Por muy fatigoso que sea nuestro presente, será llevadero si se camina hacia una meta. ¿Y qué mejor destino que la vida eterna en el cielo, donde ni ojo vio ni oído oyó lo que Dios tiene designado al hombre que sigue sus mandamientos?
El ser humano tiene como meta su salvación eterna. La fe cristiana cambió la vida de los primeros cristianos. Esa esperanza produjo en sus vidas un cambio radical.
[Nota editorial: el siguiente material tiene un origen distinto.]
==> raven: inputs <==
Design FFT_TOB, start of the top module:
module FFT_TOB  # ( parameter   DEPTH_BUTTER_ONE    = 8    ,
                                DEPTH_BUTTER_TWO    = 4    ,
                                DEPTH_BUTTER_THREE  = 2    ,
                                DEPTH_BTTER_FOUR    = 1    ,  
                                WIDTH               = 16   ,
                                STAGES              = 6    ,
                                FIXED_POINT         = 11   )
( 
input     wire    signed      [WIDTH-1:0]     Input_re          ,
input     wire    signed      [WIDTH-1:0]     Input_Im          ,
input     wire                                cordic_Valid      ,
input     wire                                clk               ,
input     wire                                rst               ,
output    wire    signed      [WIDTH-1:0]     Output_FFT_Re     ,
output    wire    signed      [WIDTH-1:0]     Output_FFT_Im     ,
output    wire                                Data_Valid    
);
export LEC_CHECK = 0
export CAP_MARGIN = 20
export CELL_PAD_IN_SITES_GLOBAL_PLACEMENT = 2
export CORE_MARGIN = 2
export CORE_UTILIZATION = 40
export CTS_CLUSTER_DIAMETER = 391
export CTS_CLUSTER_SIZE = 14
export HOLD_SLACK_MARGIN = 0.11
export MAX_ROUTING_LAYER = met4
export PLACE_DENSITY = 0.93
export SLEW_MARGIN = 20
export TNS_END_PERCENT = 55
create_clock -name core_clock -period 24.2 [get_ports {clk}]
run.sh (not shown) runs the stock make flow with config.mk's settings and CLKGATE_MAP_FILE=.
==> violet (differences from raven) <==
==> flow/config.mk (replaced) <==
export PLATFORM = sky130hd
export DESIGN_NAME = FFT_TOB
export DESIGN_NICKNAME = FFT_TOB
export VERILOG_FILES = /design/flow/design.v
export SDC_FILE = /design/flow/constraint.sdc
export NUM_CORES = 4
export LEC_CHECK = 0
export ABC_AREA = 1
export CAP_MARGIN = 20
export CORE_ASPECT_RATIO = 1.05
export CORE_MARGIN = 2
export CORE_UTILIZATION = 72
export CTS_CLUSTER_DIAMETER = 31
export CTS_CLUSTER_SIZE = 72
export GPL_ROUTABILITY_DRIVEN = 1
export HOLD_SLACK_MARGIN = -0.08
export MAX_ROUTING_LAYER = met4
export MIN_ROUTING_LAYER = met1
export PLACE_DENSITY_LB_ADDON = 0.21
export SETUP_SLACK_MARGIN = 3.54
export SLEW_MARGIN = 25
export TNS_END_PERCENT = 5
==> flow/constraint.sdc (replaced) <==
create_clock -name core_clock -period 23.2 [get_ports {clk}]
set_input_delay 4.6400 -clock core_clock [delete_from_list [all_inputs] [get_ports {clk}]]
set_output_delay 4.6400 -clock core_clock [all_outputs]
set_load 0.01 [all_outputs]
==> pepper (differences from raven) <==
==> flow/config.mk (replaced) <==
export PLATFORM = sky130hd
export DESIGN_NAME = FFT_TOB
export DESIGN_NICKNAME = FFT_TOB
export VERILOG_FILES = /design/flow/design.v
export SDC_FILE = /design/flow/constraint.sdc
export NUM_CORES = 4
export LEC_CHECK = 0
export ABC_AREA = 1
export CAP_MARGIN = 20
export CELL_PAD_IN_SITES_DETAIL_PLACEMENT = 1
export CORE_ASPECT_RATIO = 1.44
export CORE_MARGIN = 8
export CORE_UTILIZATION = 67
export GPL_TIMING_DRIVEN = 0
export MIN_ROUTING_LAYER = met2
export SETUP_SLACK_MARGIN = -1.3
export SLEW_MARGIN = 30
==> flow/constraint.sdc (replaced) <==
create_clock -name core_clock -period 31.6 [get_ports {clk}]
set_input_delay 6.3200 -clock core_clock [delete_from_list [all_inputs] [get_ports {clk}]]
set_output_delay 6.3200 -clock core_clock [all_outputs]
set_load 0.01 [all_outputs]
==> sierra (differences from raven) <==
==> flow/config.mk (replaced) <==
export PLATFORM = sky130hd
export DESIGN_NAME = FFT_TOB
export DESIGN_NICKNAME = FFT_TOB
export VERILOG_FILES = /design/flow/design.v
export SDC_FILE = /design/flow/constraint.sdc
export NUM_CORES = 4
export LEC_CHECK = 0
export ABC_AREA = 0
export CAP_MARGIN = 20
export CORE_ASPECT_RATIO = 1.05
export CORE_MARGIN = 2
export CORE_UTILIZATION = 72
export CTS_CLUSTER_DIAMETER = 27
export CTS_CLUSTER_SIZE = 72
export GPL_ROUTABILITY_DRIVEN = 1
export HOLD_SLACK_MARGIN = 0.28
export MAX_ROUTING_LAYER = met4
export MIN_ROUTING_LAYER = met1
export PLACE_DENSITY_LB_ADDON = 0.0
export SETUP_SLACK_MARGIN = 4.67
export SLEW_MARGIN = 25
export TNS_END_PERCENT = 80
==> flow/constraint.sdc (replaced) <==
create_clock -name core_clock -period 15.8 [get_ports {clk}]
set_input_delay 3.1600 -clock core_clock [delete_from_list [all_inputs] [get_ports {clk}]]
set_output_delay 3.1600 -clock core_clock [all_outputs]
set_load 0.01 [all_outputs]
==> results <==
sierra aborted during clock tree synthesis (4_1_cts) (DPL-0033). pepper never finished: it broke off in detailed placement (3_5_place_dp). raven produced a layout that fails on setup timing. violet did not get past global routing (5_1_grt), error GRT-0232.
In pepper the synthesized cell count is higher than in raven, by 17%.
In raven the synthesized area is smaller than in pepper, by about 0.8%.
Die area: raven > pepper > violet > sierra.
==> job 4255 <==
Design cache, start of the top module:
module cache (
    input   logic           i_hclk,
    input   logic           i_hnreset,
    input   logic           i_hsel_m,
    input   logic   [31:0]  i_haddr_m,
    input   logic           i_hwrite_m,
    input   logic   [ 2:0]  i_hsize_m,
    input   logic   [ 2:0]  i_hburst_m,
    input   logic   [ 3:0]  i_hprot_m,
    input   logic   [ 1:0]  i_htrans_m,
    input   logic           i_hmastlock_m,
    input   logic           i_hready_m,
    input   logic   [31:0]  i_hwdata_m,
    output  logic           o_hready_m,
    output  logic           o_hresp_m,
    output  logic   [31:0]  o_hrdata_m,
    input   logic           i_nbypass,
    input   logic   [31:0]  i_climit,
    input   logic           i_d_cache_en,
    output  logic           o_hsel_sl,
    output  logic           o_hready_i_sl,
    output  logic   [31:0]  o_haddr_sl,
    output  logic           o_hwrite_sl,
    output  logic   [2:0]   o_hsize_sl,
    output  logic   [1:0]   o_htrans_sl,
    output  logic   [31:0]  o_hwdata_sl,
    input   logic   [31:0]  i_hrdata_sl,
    input   logic           i_hready_o_sl,
    input   logic           i_hresp_sl,
    output  logic           o_mem_en,
    output  logic           o_mem_we,
    output  logic   [7:0]   o_mem_addr,
    output  logic   [31:0]  o_mem_wdata,
    input   logic   [31:0]  i_mem_rdata
    );
Settings: LEC_CHECK=0, ABC_AREA=1, CAP_MARGIN=20, CORE_MARGIN=2, CORE_UTILIZATION=72, CTS_CLUSTER_SIZE=24, PLACE_DENSITY=0.35, SETUP_SLACK_MARGIN=2.8, SLEW_MARGIN=20; clock period 9.51 ns.
run.sh (not shown) runs the stock make flow with config.mk's settings and CLKGATE_MAP_FILE=.
==> job 6959: changes against job 4255 <==
- ABC_AREA: 1 -> unset
- CORE_UTILIZATION: 72 -> 66
- CTS_CLUSTER_SIZE: 24 -> unset
- GPL_ROUTABILITY_DRIVEN: unset -> 1
- PLACE_DENSITY: 0.35 -> unset
- SETUP_SLACK_MARGIN: 2.8 -> -0.46
==> flow/constraint.sdc (replaced) <==
create_clock -name core_clock -period 7.91 [get_ports {i_hclk}]
set_input_delay 1.5820 -clock core_clock [delete_from_list [all_inputs] [get_ports {i_hclk}]]
set_output_delay 1.5820 -clock core_clock [all_outputs]
set_load 0.01 [all_outputs]
==> impl_metrics.json <==
{
  "status": "did not finish",
  "failing_step": "global routing (5_1_grt)",
  "error": "[ERROR GRT-0232] Routing congestion too high. Check the congestion heatmap in the GUI.",
  "yosysUniqueCellTypes": 111,
  "dpl.hpwl_mm": 78.4,
  "gp_congestion": 1.14,
  "mux_area_frac": 0.0357,
  "place_area_um2": 28700,
  "synthAoiAreaFrac": 0.215
}
Source of the figures above: job 6959

==> impl_metrics.json <==
{
  "dpl.hpwl_mm": 63.8,
  "place_area_um2": 27700,
  "edf_count": 0,
  "failing_step": "clock tree synthesis (4_1_cts)",
  "dp_slack_ps": -961,
  "top_area_frac": 0.409,
  "error": "[ERROR DPL-0038] Utilization greater than 100%, impossible to legalize",
  "synthAdderAreaFrac": 0.0192,
  "ys_sh_simple": 0.314,
  "synth_flop_count": 363,
  "top_cells_by_count": "nand2_1 (1,018), inv_1 (445), dfrtp_1 (362), o21ai_0 (285), nand3_1 (257)",
  "mux_area_frac": 0.0188,
  "status": "did not finish",
  "gp_congestion": 1.16,
  "yosysUniqueCellTypes": 51,
  "die_x_um": 179,
  "synthAoiAreaFrac": 0.111
}
Source of the figures above: job 4255


---

==> inputs of wip/willow <==
cache again, from the RTL that the note above started with.
// cache
module cache (
    input   logic           i_hclk,
    input   logic           i_hnreset,
    input   logic           i_hsel_m,
    input   logic   [31:0]  i_haddr_m,
    input   logic           i_hwrite_m,
    input   logic   [ 2:0]  i_hsize_m,
    input   logic   [ 2:0]  i_hburst_m,
    input   logic   [ 3:0]  i_hprot_m,
    input   logic   [ 1:0]  i_htrans_m,
    input   logic           i_hmastlock_m,
    input   logic           i_hready_m,
    input   logic   [31:0]  i_hwdata_m,
    output  logic           o_hready_m,
    output  logic           o_hresp_m,
    output  logic   [31:0]  o_hrdata_m,
    input   logic           i_nbypass,
    input   logic   [31:0]  i_climit,
    input   logic           i_d_cache_en,
    output  logic           o_hsel_sl,
    output  logic           o_hready_i_sl,
    output  logic   [31:0]  o_haddr_sl,
    output  logic           o_hwrite_sl,
    output  logic   [2:0]   o_hsize_sl,
    output  logic   [1:0]   o_htrans_sl,
    output  logic   [31:0]  o_hwdata_sl,
    input   logic   [31:0]  i_hrdata_sl,
    input   logic           i_hready_o_sl,
    input   logic           i_hresp_sl,
    output  logic           o_mem_en,
    output  logic           o_mem_we,
    output  logic   [7:0]   o_mem_addr,
    output  logic   [31:0]  o_mem_wdata,
    input   logic   [31:0]  i_mem_rdata
    );
    logic           miss_cache;
    logic           calc_sync_rst;
    logic           calc_en;
    logic   [29:0]  calc_addr;
    logic           calc_wr_rdy;
    logic   [7:0]   calc_mem_addr_cache;
    logic   [7:0]   calc_mem_addr_load;
    logic   [31:0]  mem_rdata;
    logic           mem_en;
    logic           mem_we;
    logic   [7:0]   mem_addr;
    cache_ahb_ctrl_mem cache_ahb_ctrl_mem (
        .i_hclk (i_hclk),
        .i_hnreset (i_hnreset),
        .i_hsel (i_hsel_m),
        .i_haddr (i_haddr_m),
        .i_hwrite (i_hwrite_m),
        .i_hsize (i_hsize_m),
        .i_hburst (i_hburst_m),
        .i_hprot (i_hprot_m),
        .i_htrans (i_htrans_m),
        .i_hmastlock (i_hmastlock_m),
  ...
Settings: LEC_CHECK=0, ABC_AREA=1, CAP_MARGIN=20, CORE_MARGIN=2, CORE_UTILIZATION=72, CTS_CLUSTER_DIAMETER=81, CTS_CLUSTER_SIZE=46, PLACE_DENSITY_LB_ADDON=0.11, SLEW_MARGIN=20; clock period 8.64 ns.
==> wip/fjord: changes against wip/willow <==
- ABC_AREA: 1 -> not set
- CORE_UTILIZATION: 72 -> 66
- CTS_CLUSTER_DIAMETER: 81 -> not set
- CTS_CLUSTER_SIZE: 46 -> not set
- GPL_ROUTABILITY_DRIVEN: not set -> 1
- PLACE_DENSITY_LB_ADDON: 0.11 -> not set
==> flow/constraint.sdc (replaced) <==
create_clock -name core_clock -period 8.58 [get_ports {i_hclk}]
set_input_delay 1.7160 -clock core_clock [delete_from_list [all_inputs] [get_ports {i_hclk}]]
set_output_delay 1.7160 -clock core_clock [all_outputs]
set_load 0.01 [all_outputs]
==> results <==
In wip/willow the synthesized cell count is larger than in wip/fjord, by 18%.
Of wip/willow and wip/fjord, wip/fjord has the higher synthesized area (gap 3.0%, measured against wip/fjord).
In wip/fjord the die area is higher than in wip/willow, by about 12%.
wip/fjord stopped in 5_1_grt. wip/willow died in 5_1_grt.

---

==> inputs of job 7713 <==
cache again, from the RTL that the note above started with.
Settings: LEC_CHECK=0, ABC_AREA=1, CAP_MARGIN=20, CORE_MARGIN=2, CORE_UTILIZATION=72, CTS_CLUSTER_SIZE=24, PLACE_DENSITY=0.37, SETUP_SLACK_MARGIN=1.05, SLEW_MARGIN=20; clock period 9.51 ns.
==> job 6725 (differences from job 7713) <==
--- a/flow/config.mk
+++ b/flow/config.mk
@@ -9,7 +9,6 @@
 export CAP_MARGIN = 20
 export CORE_MARGIN = 2
-export CORE_UTILIZATION = 72
-export CTS_CLUSTER_SIZE = 24
-export PLACE_DENSITY = 0.37
-export SETUP_SLACK_MARGIN = 1.05
+export CORE_UTILIZATION = 56
+export GPL_ROUTABILITY_DRIVEN = 1
+export PLACE_DENSITY = 0.81
 export SLEW_MARGIN = 20
==> flow/constraint.sdc (replaced) <==
create_clock -name core_clock -period 6.58 [get_ports {i_hclk}]
set_input_delay 1.3160 -clock core_clock [delete_from_list [all_inputs] [get_ports {i_hclk}]]
set_output_delay 1.3160 -clock core_clock [all_outputs]
set_load 0.01 [all_outputs]
==> job 8379 (differences from job 7713) <==
==> flow/config.mk (replaced) <==
export PLATFORM = sky130hd
export DESIGN_NAME = cache
export DESIGN_NICKNAME = cache
export VERILOG_FILES = /design/flow/design.v
export SDC_FILE = /design/flow/constraint.sdc
export NUM_CORES = 4
export LEC_CHECK = 0
export CAP_MARGIN = 20
export CORE_MARGIN = 2
export CORE_UTILIZATION = 66
export CTS_CLUSTER_DIAMETER = 380
export MAX_ROUTING_LAYER = met4
export SETUP_SLACK_MARGIN = 1.33
export SLEW_MARGIN = 20
export TNS_END_PERCENT = 5
==> flow/constraint.sdc (replaced) <==
create_clock -name core_clock -period 9.55 [get_ports {i_hclk}]
set_input_delay 1.9100 -clock core_clock [delete_from_list [all_inputs] [get_ports {i_hclk}]]
set_output_delay 1.9100 -clock core_clock [all_outputs]
set_load 0.01 [all_outputs]
==> job 7663 (differences from job 7713) <==
==> flow/config.mk (replaced) <==
export PLATFORM = sky130hd
export DESIGN_NAME = cache
export DESIGN_NICKNAME = cache
export VERILOG_FILES = /design/flow/design.v
export SDC_FILE = /design/flow/constraint.sdc
export NUM_CORES = 4
export LEC_CHECK = 0
export CAP_MARGIN = 20
export CORE_MARGIN = 2
export CORE_UTILIZATION = 40
export PLACE_DENSITY = 0.6
export SLEW_MARGIN = 20
==> flow/constraint.sdc (replaced) <==
create_clock -name core_clock -period 11.9 [get_ports {i_hclk}]
set_input_delay 2.3800 -clock core_clock [delete_from_list [all_inputs] [get_ports {i_hclk}]]
set_output_delay 2.3800 -clock core_clock [all_outputs]
set_load 0.01 [all_outputs]
==> qor summary <==
Clk sinks: job 7713 -; job 7663 363; job 8379 363; job 6725 363
Setup Buffers After CTS: job 7713 -; job 7663 0; job 8379 74; job 6725 77
Floorplan Utilization: job 7713 72.8%; job 7663 40.5%; job 8379 66.6%; job 6725 57.1%
Pre-CTS setup slack: job 7713 -0.857 ns; job 7663 0.346 ns; job 8379 -1.15 ns; job 6725 -2.71 ns
Clock buffer count from CTS: job 7713 -; job 7663 44; job 8379 38; job 6725 41
Top-area cell type share of the netlist area: job 7713 40.9%; job 7663 39.7%; job 8379 39.7%; job 6725 40.9%
Area of the die: job 7713 32200 sq um; job 7663 59000 sq um; job 8379 36100 sq um; job 6725 41200 sq um
Yosys-reported design area after synthesis: job 7713 22200 sq um; job 7663 22800 sq um; job 8379 22800 sq um; job 6725 22200 sq um
Result of the run: job 7713 stopped before the end; job 7663 finished clean; job 8379 stopped before the end; job 6725 stopped before the end
Failing step: job 7713 4_1_cts; job 7663 -; job 8379 5_1_grt; job 6725 5_1_grt
Number of standard cells reported by yosys: job 7713 3160; job 7663 2679; job 8379 2679; job 6725 3160
Number of core rows: job 7713 64; job 7663 87; job 8379 68; job 6725 72
Post-synthesis share of cell area spent on xor and xnor gates: job 7713 0.949%; job 7663 4.95%; job 8379 4.95%; job 6725 0.949%
Htree depth: job 7713 -; job 7663 2; job 8379 2; job 6725 2
Number of buffers added to fix hold violations after cts: job 7713 -; job 7663 0; job 8379 0; job 6725 0
Sequential fraction of the synthesis area: job 7713 41.0%; job 7663 39.8%; job 8379 39.8%; job 6725 41.0%
DIE HEIGHT: job 7713 179 um; job 7663 243 um; job 8379 190 um; job 6725 203 um
Count of different cell masters after synthesis: job 7713 51; job 7663 111; job 8379 111; job 6725 51
CORE AREA: job 7713 30400 sq um; job 7663 56400 sq um; job 8379 34300 sq um; job 6725 38800 sq um
Half-perimeter wire length after detailed placement: job 7713 61900 um; job 7663 78100 um; job 8379 79900 um; job 6725 70800 um
CTS max path bufs: job 7713 -; job 7663 3; job 8379 3; job 6725 3

---

==> raven <==
cache again, from the RTL that the note above started with.
make LEC_CHECK=0 CAP_MARGIN=20 CORE_MARGIN=2 CORE_UTILIZATION=72 CTS_CLUSTER_SIZE=46 HOLD_SLACK_MARGIN=0.3 PLACE_DENSITY_LB_ADDON=0.0 SETUP_SLACK_MARGIN=3.01 SLEW_MARGIN=20 finish   # period 10.2 ns
==> inputs of harbor, as changes to raven <==
- CORE_UTILIZATION: 72 -> 58
- CTS_CLUSTER_DIAMETER: default -> 40
- CTS_CLUSTER_SIZE: 46 -> default
- HOLD_SLACK_MARGIN: 0.3 -> default
- PLACE_DENSITY_LB_ADDON: 0.0 -> default
- SETUP_SLACK_MARGIN: 3.01 -> 1.33
==> flow/constraint.sdc (replaced) <==
create_clock -name core_clock -period 6.58 [get_ports {i_hclk}]
set_input_delay 1.3160 -clock core_clock [delete_from_list [all_inputs] [get_ports {i_hclk}]]
set_output_delay 1.3160 -clock core_clock [all_outputs]
set_load 0.01 [all_outputs]
==> inputs of quartz, as changes to raven <==
- CORE_UTILIZATION: 72 -> 40
- CTS_CLUSTER_SIZE: 46 -> default
- HOLD_SLACK_MARGIN: 0.3 -> default
- PLACE_DENSITY: default -> 0.6
- PLACE_DENSITY_LB_ADDON: 0.0 -> default
- SETUP_SLACK_MARGIN: 3.01 -> default
==> flow/constraint.sdc (replaced) <==
create_clock -name core_clock -period 8.24 [get_ports {i_hclk}]
set_input_delay 1.6480 -clock core_clock [delete_from_list [all_inputs] [get_ports {i_hclk}]]
set_output_delay 1.6480 -clock core_clock [all_outputs]
set_load 0.01 [all_outputs]
==> inputs of garnet, as changes to raven <==
- CORE_UTILIZATION: 72 -> 40
- CTS_CLUSTER_SIZE: 46 -> default
- HOLD_SLACK_MARGIN: 0.3 -> default
- PLACE_DENSITY: default -> 0.6
- PLACE_DENSITY_LB_ADDON: 0.0 -> default
- SETUP_SLACK_MARGIN: 3.01 -> 1.4
==> flow/constraint.sdc (replaced) <==
create_clock -name core_clock -period 11.9 [get_ports {i_hclk}]
set_input_delay 2.3800 -clock core_clock [delete_from_list [all_inputs] [get_ports {i_hclk}]]
set_output_delay 2.3800 -clock core_clock [all_outputs]
set_load 0.01 [all_outputs]
==> notes <==
quartz finished but failed the layout checks on negative setup slack. raven aborted during 4_1_cts on DPL-0038. garnet completed without violations. harbor never finished: it broke off in 5_1_grt, error GRT-0232. Against garnet, the clock skew of quartz is higher by 0.0087 ns. Synthesized cell count is the same in garnet and harbor. Against quartz, the first-iteration DRC count of garnet is lower by about 5%. Core utilization: quartz is higher than garnet (3.9 points). Sequential share of layout area: garnet is higher than quartz (1.9 points). Against garnet, the cell count of quartz is higher by 6.6%. Against garnet, the via count of quartz is larger by 4.2%. In quartz the register-to-register slack is worse than in garnet, by 3.3 ns.
==> figures <==
metric	garnet	quartz	harbor	raven
Die boundary width	243 um	243 um	202 um	182 um
Fin Setup TNS	0 ns	-25.29 ns	-	-
Post-placement cell count	3723	3990	3788	3450
Power share of the clock group	32.8%	31.0%	-	-
Number of vias in the routed layout	23388	24370	-	-
Number of hold buffers added after CTS	0	0	0	-
Final setup margin	1.33 ns	-0.437 ns	-	-
Tally of nets with antenna violations remaining after routing	0	0	-	-
Multi-input logic portion of the cell area	44.1%	42.1%	-	-
P_int	2830 uW	4180 uW	-	-
Clock tree sinks	363	363	363	-
Sum of routed wire length over all layers	109000 um	111000 um	-	-
Height of the chip	243 um	243 um	202 um	182 um
Worst endpoint data arrival time	8.19 ns	7.03 ns	-	-
Outcome	complete, no violations	failed layout checks	did not finish	did not finish
Last stage reached	-	-	5_1_grt	4_1_cts
Layout check failures	-	negative setup slack	-	-
Final-layout clock-cell area share	4.88%	4.35%	-	-
Sequential portion of the cell area	29.2%	27.3%	-	-

---

==> job 9452 <==
cache again, from the RTL that the note above started with.
export LEC_CHECK = 0
export ABC_AREA = 1
export CAP_MARGIN = 20
export CORE_MARGIN = 2
export CORE_UTILIZATION = 40
export HOLD_SLACK_MARGIN = 0.3
export SLEW_MARGIN = 30
create_clock -name core_clock -period 12.0 [get_ports {i_hclk}]
==> job 2202: changes against job 9452 <==
Settings changed: ABC_AREA 1 to not set, CELL_PAD_IN_SITES_DETAIL_PLACEMENT set to 2, CELL_PAD_IN_SITES_GLOBAL_PLACEMENT set to 3, CORE_UTILIZATION 40 to 27, CTS_CLUSTER_SIZE set to 56, HOLD_SLACK_MARGIN 0.3 to 0.1, MAX_ROUTING_LAYER set to met4, MIN_ROUTING_LAYER set to met2, PLACE_DENSITY_LB_ADDON set to 0.25, SETUP_SLACK_MARGIN set to 0.46, SLEW_MARGIN 30 to 20.
==> job 6666: changes against job 9452 <==
Settings changed: ABC_AREA 1 to not set, CORE_UTILIZATION 40 to 58, HOLD_SLACK_MARGIN 0.3 to not set, PLACE_DENSITY set to 0.8, SLEW_MARGIN 30 to 20, TNS_END_PERCENT set to 5.
==> flow/constraint.sdc (replaced) <==
create_clock -name core_clock -period 6.59 [get_ports {i_hclk}]
set_input_delay 1.3180 -clock core_clock [delete_from_list [all_inputs] [get_ports {i_hclk}]]
set_output_delay 1.3180 -clock core_clock [all_outputs]
set_load 0.01 [all_outputs]
==> report_table.html <==
<p>Metrics extracted from the flow reports.</p>
<table>
<tr><th>Metric</th><th>Value</th></tr>
<tr><th colspan="2">Route</th></tr>
<tr><td>Max layer used</td><td>met5</td></tr>
<tr><th colspan="2">Run status</th></tr>
<tr><td>SO Viols</td><td>setup timing</td></tr>
<tr><td>Run status</td><td>finished with violations</td></tr>
<tr><th colspan="2">Finish</th></tr>
<tr><td>Comb gate area</td><td>13900 um^2</td></tr>
<tr><th colspan="2">STA</th></tr>
<tr><td>Worst path setup slack after routing</td><td>-2.55 ns</td></tr>
<tr><td>Finish-stage setup viols</td><td>94</td></tr>
</table>
[end of results for job 6666]
==> report_table.html <==
<p>Metrics extracted from the flow reports.</p>
<table>
<tr><th>Metric</th><th>Value</th></tr>
<tr><th colspan="2">Run status</th></tr>
<tr><td>Run status</td><td>timing/DRC/antenna clean</td></tr>
<tr><th colspan="2">STA</th></tr>
<tr><td>Finish-stage setup viols</td><td>0</td></tr>
<tr><td>Worst path setup slack after routing</td><td>0.467 ns</td></tr>
<tr><th colspan="2">Logic synthesis</th></tr>
<tr><td>Compound Share, Synth</td><td>0.215</td></tr>
<tr><td>Top post-synthesis cells by area</td><td>dfrtp_1, nand2_1, o21ai_0</td></tr>
<tr><td>Number of cell instances after yosys synthesis</td><td>2679</td></tr>
<tr><th colspan="2">Route</th></tr>
<tr><td>Max layer used</td><td>met4</td></tr>
<tr><th colspan="2">Die</th></tr>
<tr><td>I/O pins</td><td>330</td></tr>
<tr><th colspan="2">Critical path</th></tr>
<tr><td>Endpoint class of the critical path</td><td>output pin</td></tr>
</table>
[end of results for job 2202]
==> report_table.html <==
<p>Metrics extracted from the flow reports.</p>
<table>
<tr><th>Metric</th><th>Value</th></tr>
<tr><th colspan="2">Logic synthesis</th></tr>
<tr><td>Number of synthesized flops with an enable pin</td><td>0</td></tr>
<tr><th colspan="2">Power</th></tr>
<tr><td>Power in combinational cells</td><td>0.00164 W</td></tr>
<tr><td>PD cells</td><td>165 nW/um^2</td></tr>
<tr><th colspan="2">Finish</th></tr>
<tr><td>Comb gate area</td><td>10700 um^2</td></tr>
<tr><th colspan="2">STA</th></tr>
<tr><td>Finish-stage setup viols</td><td>0</td></tr>
<tr><td>Worst path setup slack after routing</td><td>0.289 ns</td></tr>
<tr><td>Final critical-path required period</td><td>11.71 ns</td></tr>
<tr><th colspan="2">Run status</th></tr>
<tr><td>Run status</td><td>timing/DRC/antenna clean</td></tr>
<tr><th colspan="2">Die</th></tr>
<tr><td>Floorplan row count</td><td>86</td></tr>
<tr><th colspan="2">Critical path</th></tr>
<tr><td>Kind of launch point of the worst setup path</td><td>input pin</td></tr>
<tr><th colspan="2">Route</th></tr>
<tr><td>Max layer used</td><td>met5</td></tr>
</table>
[end of results for job 9452]
No activity file was given, so power comes from the tool's default toggle rates.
Sin embargo, «para nosotros, que vivimos desde siempre con el concepto cristiano de Dios y nos hemos acostumbrado a él, tener esperanza, que proviene del encuentro real con este Dios, resulta ya casi imperceptible», escribe el Papa.
El mundo necesita de esa esperanza alegre y confiada de los primeros discípulos de Jesús. El hombre y la mujer del siglo XXI necesitan a Dios, igual que los de los primeros siglos y los de todas las épocas. «De lo contrario -advierte Benedicto XVI- queda sin esperanza».
Por mucha tecnología, por mucho conocimiento sobre la vida, el ser humano no puede ser redimido por una estructura externa. No es la ciencia la que redime al hombre. El hombre es redimido por el amor. Por el amor incondicionado de Dios.